Gary Moore is keen to run Sire De Grugy again this spring, having identified a range of factors that may have contributed to his beaten effort at last week’s Cheltenham Festival. The popular chestnut was sent off as the 5-2 second-favourite for the Queen Mother Champion Chase but never quite got into the argument and finished fourth, beaten 10 lengths.
“He’s absolutely fine,” Moore said from his Horsham base on Tuesday. “He’ll definitely run again. It was a combination of factors that meant he didn’t run to his best. The ground was quick enough for him, that’s one thing. And I might have done the wrong thing by running him at Chepstow so close to the race. He looked good and everything but that might have taken too much out of him, so I blame myself for that.”
Moore had, at the time, felt the Chepstow run was necessary because Sire De Grugy had had such an unfortunate experience in Newbury’s Game Spirit, which was supposed to be his final prep run. The horse already appeared under pressure at Newbury when unseating Jamie Moore at the third-last after consecutive blunders.
Turned out a fortnight later at Chepstow, Sire De Grugy beat three rivals under top weight in a handicap, jumping much better. It was only 18 days before the Festival race but the horse has form for coping well when turned out again quickly.
At Chepstow, Sire De Grugy was fitted with new plastic shoes to help alleviate the symptoms of a corn for which he had recently been treated. In the end, Moore decided against using the plastic shoes at Cheltenham, fearing they could make the horse slip on the expected dry surface. One consequence of using normal racing plates is that Moore now wonders whether the horse may have been feeling that corn during the Festival race, though he clarifies that by saying the horse “never took a lame step” in his preparation or since.
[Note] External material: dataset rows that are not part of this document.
`src/rtl/vend_session_arbiter.sv`:
```
// Round-robin session arbiter in front of a single VendingMachine core.
// Two requesters (0 = front-panel kiosk, 1 = online/app kiosk) compete for
// the core. The winner's order is latched at grant, the core is started,
// and the session ends on dispense, owner cancel or timeout. The owner then
// receives a one-cycle o_done pulse with the result.
//
// Ports:
//   i_clk, i_rst          clock, synchronous active-high reset
//   i_req[1:0]            request level per requester
//   i_cancel[1:0]         abort per requester (only the owner's bit counts)
//   i_product_code0/1     product selection per requester
//   i_online_payment0/1   online payment flag per requester
//   i_coin_value0/1       inserted coin total per requester
//   i_vm_dispense         core dispense indication
//   i_vm_return_change    core change value
//   i_vm_product_price    core price value
//   o_vm_start/o_vm_cancel              core control strobes
//   o_vm_product_code/online_payment/coin_value   latched order payload
//   o_grant[1:0]          one-hot owner, 0 when idle
//   o_done[1:0]           one-cycle completion pulse to the owner
//   o_result_ok/change/price   session result, valid with o_done
//   o_busy, o_state       session status
module vend_session_arbiter #(
    parameter int unsigned START_CYCLES   = 3,
    parameter int unsigned TIMEOUT_CYCLES = 16
) (
    input  logic       i_clk,
    input  logic       i_rst,
    input  logic [1:0] i_req,
    input  logic [1:0] i_cancel,
    input  logic [2:0] i_product_code0,
    input  logic [2:0] i_product_code1,
    input  logic       i_online_payment0,
    input  logic       i_online_payment1,
    input  logic [6:0] i_coin_value0,
    input  logic [6:0] i_coin_value1,
    input  logic       i_vm_dispense,
    input  logic [6:0] i_vm_return_change,
    input  logic [6:0] i_vm_product_price,
    output logic       o_vm_start,
    output logic       o_vm_cancel,
    output logic [2:0] o_vm_product_code,
    output logic       o_vm_online_payment,
    output logic [6:0] o_vm_coin_value,
    output logic [1:0] o_grant,
    output logic [1:0] o_done,
    output logic       o_result_ok,
    output logic [6:0] o_result_change,
    output logic [6:0] o_result_price,
    output logic       o_busy,
    output logic [2:0] o_state
);

    localparam int unsigned CNT_MAX = (START_CYCLES > TIMEOUT_CYCLES) ? START_CYCLES : TIMEOUT_CYCLES;
    localparam int unsigned CNT_W   = $clog2(CNT_MAX + 1);

    typedef enum logic [2:0] {
        ST_IDLE   = 3'd0,
        ST_START  = 3'd1,
        ST_WAIT   = 3'd2,
        ST_CANCEL = 3'd3,
        ST_DONE   = 3'd4
    } state_t;

    state_t             state, state_nxt;
    logic [CNT_W-1:0]   cnt, cnt_nxt;
    logic               last, last_nxt;
    logic [1:0]         grant, grant_nxt;
    logic [2:0]         prod, prod_nxt;
    logic               pay, pay_nxt;
    logic [6:0]         coin, coin_nxt;
    logic               start, start_nxt;
    logic               cancel, cancel_nxt;
    logic [1:0]         done, done_nxt;
    logic               res_ok, res_ok_nxt;
    logic [6:0]         res_chg, res_chg_nxt;
    logic [6:0]         res_prc, res_prc_nxt;
    logic               busy, busy_nxt;
    logic               win1;
    logic               owner_cancel;

    // State and output registers; every output is a flop.
    always_ff @(posedge i_clk) begin
        if (i_rst) begin
            state   <= ST_IDLE;
            cnt     <= '0;
            last    <= 1'b1;
            grant   <= 2'b00;
            prod    <= 3'd0;
            pay     <= 1'b0;
            coin    <= 7'd0;
            start   <= 1'b0;
            cancel  <= 1'b0;
            done    <= 2'b00;
            res_ok  <= 1'b0;
            res_chg <= 7'd0;
            res_prc <= 7'd0;
            busy    <= 1'b0;
        end else begin
            state   <= state_nxt;
            cnt     <= cnt_nxt;
            last    <= last_nxt;
            grant   <= grant_nxt;
            prod    <= prod_nxt;
            pay     <= pay_nxt;
            coin    <= coin_nxt;
            start   <= start_nxt;
            cancel  <= cancel_nxt;
            done    <= done_nxt;
            res_ok  <= res_ok_nxt;
            res_chg <= res_chg_nxt;
            res_prc <= res_prc_nxt;
            busy    <= busy_nxt;
        end
    end

    // Next-state and next-output logic. Strobes (start/cancel/done) are
    // computed for the state being entered so they are high in that state.
    always_comb begin
        state_nxt    = state;
        cnt_nxt      = cnt;
        last_nxt     = last;
        grant_nxt    = grant;
        prod_nxt     = prod;
        pay_nxt      = pay;
        coin_nxt     = coin;
        start_nxt    = 1'b0;
        cancel_nxt   = 1'b0;
        done_nxt     = 2'b00;
        res_ok_nxt   = res_ok;
        res_chg_nxt  = res_chg;
        res_prc_nxt  = res_prc;
        // With both requesting, the one not served last wins.
        win1         = i_req[1] & (~i_req[0] | ~last);
        owner_cancel = |(i_cancel & grant);

        case (state)
            ST_IDLE: begin
                if (|i_req) begin
                    state_nxt = ST_START;
                    cnt_nxt   = '0;
                    last_nxt  = win1;
                    grant_nxt = win1 ? 2'b10 : 2'b01;
                    prod_nxt  = win1 ? i_product_code1   : i_product_code0;
                    pay_nxt   = win1 ? i_online_payment1 : i_online_payment0;
                    coin_nxt  = win1 ? i_coin_value1     : i_coin_value0;
                    start_nxt = 1'b1;
                end
            end
            ST_START: begin
                if (i_vm_dispense) begin
                    state_nxt   = ST_DONE;
                    done_nxt    = grant;
                    res_ok_nxt  = 1'b1;
                    res_chg_nxt = i_vm_return_change;
                    res_prc_nxt = i_vm_product_price;
                end else if (owner_cancel) begin
                    state_nxt  = ST_CANCEL;
                    cancel_nxt = 1'b1;
                end else if (cnt == CNT_W'(START_CYCLES - 1)) begin
                    state_nxt = ST_WAIT;
                    cnt_nxt   = '0;
                end else begin
                    cnt_nxt   = cnt + CNT_W'(1);
                    start_nxt = 1'b1;
                end
            end
            ST_WAIT: begin
                if (i_vm_dispense) begin
                    state_nxt   = ST_DONE;
                    done_nxt    = grant;
                    res_ok_nxt  = 1'b1;
                    res_chg_nxt = i_vm_return_change;
                    res_prc_nxt = i_vm_product_price;
                end else if (owner_cancel || (cnt == CNT_W'(TIMEOUT_CYCLES - 1))) begin
                    state_nxt  = ST_CANCEL;
                    cancel_nxt = 1'b1;
                end else begin
                    cnt_nxt = cnt + CNT_W'(1);
                end
            end
            ST_CANCEL: begin
                // Full refund of the latched coins.
                state_nxt   = ST_DONE;
                done_nxt    = grant;
                res_ok_nxt  = 1'b0;
                res_chg_nxt = coin;
                res_prc_nxt = 7'd0;
            end
            ST_DONE: begin
                state_nxt = ST_IDLE;
                grant_nxt = 2'b00;
            end
            default: begin
                state_nxt = ST_IDLE;
                grant_nxt = 2'b00;
            end
        endcase

        busy_nxt = (state_nxt != ST_IDLE);
    end

    assign o_vm_start          = start;
    assign o_vm_cancel         = cancel;
    assign o_vm_product_code   = prod;
    assign o_vm_online_payment = pay;
    assign o_vm_coin_value     = coin;
    assign o_grant             = grant;
    assign o_done              = done;
    assign o_result_ok         = res_ok;
    assign o_result_change     = res_chg;
    assign o_result_price      = res_prc;
    assign o_busy              = busy;
    assign o_state             = state;

endmodule

```
`config.mk`:
```
export PLATFORM = sky130hd
export DESIGN_NAME = vend_session_arbiter
export DESIGN_NICKNAME = d
export VERILOG_FILES = /design/src/rtl/vend_session_arbiter.sv
export SDC_FILE = /design/constraint.sdc
export NUM_CORES = 1
export LEC_CHECK = 0
export ABC_AREA = 1
export BUFFER_PORTS_ARGS = -buffer_cell sky130_fd_sc_hd__buf_2
export CAP_MARGIN = 15
export CELL_PAD_IN_SITES_DETAIL_PLACEMENT = 1
export CELL_PAD_IN_SITES_GLOBAL_PLACEMENT = 2
export CORE_AREA = 2 2 93 95
export DETAILED_ROUTE_END_ITERATION = 7
export DIE_AREA = 0 0 95 97
export GPL_TIMING_DRIVEN = 0
export PLACE_DENSITY_LB_ADDON = 0.1
export SETUP_SLACK_MARGIN = 0.02
export SKIP_CTS_REPAIR_TIMING = 1
export SYNTH_ARGS = -nofsm -noshare
export SYNTH_HDL_FRONTEND = slang
export SYNTH_SLANG_ARGS = --single-unit
```
`constraint.sdc`:
```
create_clock -name i_clk -period 1.6 [get_ports i_clk]
set_input_delay 0.48 -clock i_clk [delete_from_list [all_inputs] [get_ports i_clk]]
set_output_delay 0.48 -clock i_clk [all_outputs]
set_load 0.01 [all_outputs]
```
==> impl_results.md <==
* Status: complete, but fails checks
* Failing checks: setup timing
* Max-slew violation count at 0
* Pre-antenna DRT Iters at 4
* Worst-path clk slew at 0.08 ns
* Tmin final at between 1.5 and 2 ns
* CTS tree: yes
* CP Class: reg2reg
* Top delay family on crit path: simple AND/OR/NAND/NOR gates
* Leak at around 1.3 nW
* Post-synthesis sequential area ratio at 0.4407
* Die height at 97 um
* TritonCTS sink count at 42
* Initial Util at 0.2346
* Num ports at 79
* FFs w/ async S/R, synth at 0
* Drt wl/cell at 12.96 um
* Final GP Congestion at 0.6882
* Total wire length at around 6 mm
* Mapped Nets at 323
* Mapped Cells at about 280
* Total grt overflow at 0
* Worst Path Required at 1.83 ns
* Area contributors post-synth: dfxtp_1 (44%), nand2_1 (14%), a21oi_1 (9.2%)
* CP endpoint kind: flip-flop
* Die area at 9215 sq um
* Internal at 1.738 mW
* DRC viols at 0
* Max stage delay on crit path at 0.39 ns
* Yosys top cell by area: dfxtp_1
* Synth top area share at 0.4407
* Post-DP HPWL at around 4.8 mm
* Clock Skews at 0.008033 ns
* Relative slew slack at 0.6057
* Sw frac at 0.3390
* Vias at ~2000
* Initial antenna violation count at 0
* Yosys cell types at 24
* Vias in the first global route at 1974
* Synth cell count leaders: nand2_1 (69), nor2_1 (45), dfxtp_1 (42), a21oi_1 (35), inv_1 (20)
* Clock Tree Root: clkbuf_8
* RSZ-0062 raised after global routing: yes
* Die X at about 95 um
* Worst-case clock buffer depth at 2
* Period Utilization, post-route at 1.008
* Pwr Total at about 2.6 mW
* Number of synthesized flops with an enable pin at 0
* Hold path startpoint: i_vm_dispense
* Worst-Margin Slew at 0.5914 ns
* Endpoints failing setup at 3
* Fraction of layout cells with a size suffix above 1 at 0.3568
* Cell with the most instances after synthesis: nand2_1
* Setup WS pre-CTS at -0.1857 ns
* Row count at 33
* Area delta synth->final at 42.82%
* Combinational Power Share at 0.264
* Clock Latency Late Sink at about 0.30 ns
* Port bufs at 77
* CP Cell Sequence: ha_4 > nand2_4 > nor2_4 > ha_4 > nand3b_1 > nand2_1 > nand2_2 > clkinv_4 > buf_12 > nand3_1 > nand2_1 > nor2_1
* Cell area after layout at roughly 2700 sq um
* Highest Clock Rate at 619.8 MHz
* Sequential power share at 0.460
* Total Routing Usage GR at 0.1364
* Mapped Area at about 1900 sq um
* Routed Antenna Nets at 0
* CTS H-tree depth at 2
* Setup WS post-layout at -0.01332 ns
* Crit path DAT at 1.84 ns
* CP Launch Type: flip-flop
* Peak supply drop at 0.0003285 V
* Initial drt markers at a little over 40
* Final hold vios at 0
* CP max FO at 7
* Cts bufs inserted at 5
* Synth warnings at 0
* Worst min path class: in2reg
* Clock power frac at 0.276
* Post-synthesis register bit count at 42
* Max stage delay cell, worst path: dfxtp_4
* Dpl cell area at 2425 sq um
* Worst r2r src: cnt[1]$_SDFFE_PP0P_
* Via density at 4.301
* Post-Syn Area per Cell at 6.888 sq um
* N_diodes at 0
* Largest net degree at the start of global routing at 16
* Fin nets at 415
* Switch Pwr at 0.8912 mW
* Buffer and inverter count on the worst path at 2
* Core area at 8134 sq um
* Worst setup path start: cnt[1]$_SDFFE_PP0P_
* First-pass GRT wire length at roughly 9.8 mm
* Power Density at between 900 and 1000 nW/um^2
* Ys flop type: dfxtp_1
* Max cap viols at 0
As a final consideration, Moore suggested “we might have ridden him too far back” and indeed Sire De Grugy performed best of the horses who were held up in the Champion Chase, the three who finished in front of him having been to the fore throughout. As it turned out, prominent racers did well all week in the Festival’s Grade Ones.
But Jamie Moore, the trainer’s son, who has ridden the horse in nearly all his races, said: “I couldn’t go any quicker at any stage. I tried to get a ‘posi’ behind Dodging Bullets going past the stands but I didn’t have the horse to do it.
“He felt great, before and since. Maybe he’s just lost a gear or maybe he just needs that softer ground over two miles.”
Both men are interested in trying Sire De Grugy over an extra half-mile in the Melling Chase at Aintree’s Grand National meeting. But they are also mindful of the need to find the right race to end the horse’s season and there are other options at Sandown and Punchestown next month, where he could be more likely to get the soft ground that suits him.
The season is over for both Tea For Two and Aubusson, the two horses who represented the Devon trainer Jane Williams at last week’s Festival. Tea For Two was pulled up in the Albert Bartlett Novice Hurdle, while Aubusson was well beaten in the World Hurdle, both having won valuable handicaps during the winter.
“I think you can just put a line through those runs,” Williams said. “There’s a bit of a cold going around just now and our horses are just not firing. We had our luck earlier in the season.”
Both horses have had their shoes taken off and were now out in a field, the trainer added. Aubusson will be a novice chaser in the autumn, while Tea For Two may have another year over hurdles. Williams said she a decision was awaited about whether there might be another race this spring for Reve De Sivola, trained by her husband, Nick, and well beaten in the World Hurdle.